--- Input data Enclosed Below ---
`src/rtl/mem_port_arbiter.sv`:
```
// mem_port_arbiter: shares one single-ported memory between the instruction-fetch
// port and the data port. The data port wins ties. Each access runs over a
// variable-latency req/ack bus, and a wait counter turns a missing ack into a
// sticky bus error. Stalls hold each requester until its valid pulse.
module mem_port_arbiter #(
    parameter int AW      = 32,
    parameter int DW      = 32,
    parameter int TIMEOUT = 255
) (
    input  logic          clk,
    input  logic          reset,
    // instruction fetch port (read only)
    input  logic          i_req,
    input  logic [AW-1:0] i_addr,
    output logic [DW-1:0] i_rdata,
    output logic          i_valid,
    output logic          i_stall,
    // data port
    input  logic          d_req,
    input  logic          d_we,
    input  logic [AW-1:0] d_addr,
    input  logic [DW-1:0] d_wdata,
    output logic [DW-1:0] d_rdata,
    output logic          d_valid,
    output logic          d_stall,
    // memory side
    output logic          m_req,
    output logic          m_we,
    output logic [AW-1:0] m_addr,
    output logic [DW-1:0] m_wdata,
    input  logic [DW-1:0] m_rdata,
    input  logic          m_ack,
    output logic          err
);

    typedef enum logic [1:0] {IDLE, D_ACC, I_ACC, ERR} state_t;

    // The counter runs from 0, so the last cycle without an ack is cycle TIMEOUT.
    localparam logic [7:0] WAIT_LAST = 8'(TIMEOUT - 1);

    state_t     state, state_nxt;
    logic [7:0] wait_cnt;
    logic       grant_d, grant_i, done, tmo;

    // State register. A reset abandons any outstanding access.
    always_ff @(posedge clk) begin
        if (!reset) state <= IDLE;
        else        state <= state_nxt;
    end

    // Arbitration and access sequencing. An ack in the final wait cycle beats the timeout.
    always_comb begin
        state_nxt = state;
        grant_d   = 1'b0;
        grant_i   = 1'b0;
        done      = 1'b0;
        tmo       = 1'b0;
        case (state)
            IDLE: begin
                if (d_req) begin
                    state_nxt = D_ACC;
                    grant_d   = 1'b1;
                end else if (i_req) begin
                    state_nxt = I_ACC;
                    grant_i   = 1'b1;
                end
            end
            D_ACC, I_ACC: begin
                if (m_ack) begin
                    state_nxt = IDLE;
                    done      = 1'b1;
                end else if (wait_cnt == WAIT_LAST) begin
                    state_nxt = ERR;
                    tmo       = 1'b1;
                end
            end
            ERR:     state_nxt = ERR;
            default: state_nxt = IDLE;
        endcase
    end

    // Memory bus, return data, valid pulses, wait counter and error flag.
    always_ff @(posedge clk) begin
        if (!reset) begin
            m_req    <= 1'b0;
            m_we     <= 1'b0;
            m_addr   <= '0;
            m_wdata  <= '0;
            i_rdata  <= '0;
            d_rdata  <= '0;
            i_valid  <= 1'b0;
            d_valid  <= 1'b0;
            err      <= 1'b0;
            wait_cnt <= '0;
        end else begin
            i_valid <= 1'b0;
            d_valid <= 1'b0;
            if (grant_d) begin
                m_req    <= 1'b1;
                m_we     <= d_we;
                m_addr   <= d_addr;
                m_wdata  <= d_wdata;
                wait_cnt <= '0;
            end else if (grant_i) begin
                // A fetch never drives write data onto the bus.
                m_req    <= 1'b1;
                m_we     <= 1'b0;
                m_addr   <= i_addr;
                m_wdata  <= '0;
                wait_cnt <= '0;
            end else if (done) begin
                m_req <= 1'b0;
                if (state == D_ACC) begin
                    d_valid <= 1'b1;
                    // A store leaves the last load result in place.
                    if (!m_we) d_rdata <= m_rdata;
                end else begin
                    i_valid <= 1'b1;
                    i_rdata <= m_rdata;
                end
            end else if (tmo) begin
                m_req <= 1'b0;
                err   <= 1'b1;
            end else if (m_req) begin
                wait_cnt <= wait_cnt + 8'd1;
            end
        end
    end

    // A port stalls while its request is pending, and both ports stall once the bus has failed.
    assign i_stall = err | (i_req & ~i_valid);
    assign d_stall = err | (d_req & ~d_valid);

endmodule
```
`config.mk`:
```
export PLATFORM = sky130hd
export DESIGN_NAME = mem_port_arbiter
export DESIGN_NICKNAME = d
export VERILOG_FILES = /design/src/rtl/mem_port_arbiter.sv
export SDC_FILE = /design/constraint.sdc
export NUM_CORES = 1
export LEC_CHECK = 0
export BUFFER_PORTS_ARGS = -buffer_cell sky130_fd_sc_hd__buf_4
export CORE_MARGIN = 2
export CORE_UTILIZATION = 45
export DETAILED_ROUTE_END_ITERATION = 16
export PLACE_DENSITY_LB_ADDON = 0.15
export SYNTH_ARGS = -nofsm -noshare
export SYNTH_HDL_FRONTEND = slang
export SYNTH_SLANG_ARGS = --single-unit
```
`constraint.sdc`:
```
create_clock -name clk -period 3 [get_ports clk]
set_input_delay 0.15 -clock clk [delete_from_list [all_inputs] [get_ports clk]]
set_output_delay 0.15 -clock clk [all_outputs]
set_load 0.005 [all_outputs]
```
# --- After elaboration in Yosys (flattened, before gate mapping) ---
# Cells that the tools add are included.
op_classes:
  n_addsub: 1
  reduce_logical: 11
  mux: 27
  n_bitwise: 13
  n_eq_ne: 6
op_table:
  columns: ["cell", "n"]
  rows:
  - ["$mux W32", 4]
  - ["$mux W1", 18]
  - ["$not A1 Y1", 9]
  - ["$add A8 B1 Y8 const B", 1]
  - ["$eq A8 B8 Y1 const B", 1]
  - ["$mux W2", 4]
  - ["$reduce_and A4 Y1", 2]
  - ["$ne A3 B3 Y1 const B", 2]
  - ["$pmux W2 S3", 1]
  - ["$reduce_and A5 Y1", 1]
  - ["$eq A2 B2 Y1 const B", 2]
  - ["$reduce_bool A4 Y1", 1]
  - ["$reduce_or A4 Y1", 1]
  - ["$reduce_and A3 Y1", 1]
  - ["$reduce_or A3 Y1", 1]
  - ["$and A1 B1 Y1", 2]
  - ["$eq A2 B1 Y1 const B", 1]
  - ["$logic_not A2 Y1", 1]
  - ["$or A1 B1 Y1", 2]
  - ["$reduce_and A2 Y1", 1]
  - ["$reduce_bool A2 Y1", 1]
  - ["$reduce_or A2 Y1", 1]
word_totals:
  regBits: 143
  elab_cells: 69
  inputBits: 134
  output_inout_bits: 135

# --- Depth between registers and ports, before layout ---
# Gate-level depths: netlist (run 1).
logic_depth:
  word_depth: 8
  depth_mapped: 9
  depth_no_buf: 6

# --- Least setup slack after synthesis (run 1) ---
# OpenSTA, ideal clock, no wires.
synth_path:
  path_type: "register to register"
  startpoint: "register state[0]"
  endpoint: "register d_rdata[20]"
  t_required_ps: 2884
  setup_time_ps: 116
  path_slack_ps: 1067
  t_arrival_ps: 1817
  path_buffers: 3
  path_stages_with_launch: 10
  synth_period_minus_slack_ps: 1933
  path_cell_list: "dfxtp_1 -> inv_1 -> ha_1 -> buf_2 -> o21a_4 -> or4b_1 -> buf_4 -> buf_6 -> nand3_1 -> o21ai_2"
synth_between:
  elab_chain_cells: 4
  word_cells_on_any_way: 10
  cone_classes: "eq/ne (2); mux (3); bitwise (2); reduce/logical (3)"
synth_lines:
  columns: ["element", "line", "rtl"]
  rows:
  - ["start, declared", "41", "state_t state, state_nxt;"]
  - ["start signal, assigned", "48", "else state <= state_nxt;"]
  - ["$eq A2 B1 Y1 (tied with other cells)", "58, 113", null]
  - ["$reduce_or A2 Y1 / $mux W1 (equally long branches)", "58", "case (state)"]
  - ["$mux W1 / $not A1 Y1 (equally long branches)", null, null]
  - ["$reduce_and A5 Y1 (no source line) (*)", null, null]
  - ["end signal, assigned", "116", "if (!m_we) d_rdata <= m_rdata;"]
  - ["end, declared", "23", "output logic [DW-1:0] d_rdata,"]
# Every way passes the cells marked *; elsewhere a longest branch is shown, timed or not.
# A chain may end at the register's enable or synchronous reset.

# --- Final worst setup path (run 1) ---
layout_path:
  startpoint: "register state[0]"
  endpoint: "register i_rdata[7]"
layout_between:
  elab_chain_cells: 4
  word_cells_on_any_way: 11
  cone_classes: "eq/ne (2); mux (3); bitwise (3); reduce/logical (3)"
layout_lines:
  columns: ["element", "line", "rtl"]
  rows:
  - ["$eq A2 B1 Y1 (tied with other cells)", "58, 113", null]
  - ["$reduce_or A2 Y1 / $mux W1 (equally long branches)", "58", null]
  - ["$mux W1 / $not A1 Y1 (equally long branches)", null, null]
  - ["$reduce_and A4 Y1 (no source line) (*)", null, null]
  - ["end signal, assigned", "119", "i_rdata <= m_rdata;"]
  - ["end, declared", "15", "output logic [DW-1:0] i_rdata,"]
# Marks and branches as above.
--- End of Enclosed Input data ---
Exercise aim: In the records above, find the lines containing "counter" and copy them.

Task result:
// variable-latency req/ack bus, and a wait counter turns a missing ack into a
    // The counter runs from 0, so the last cycle without an ack is cycle TIMEOUT.
    // Memory bus, return data, valid pulses, wait counter and error flag.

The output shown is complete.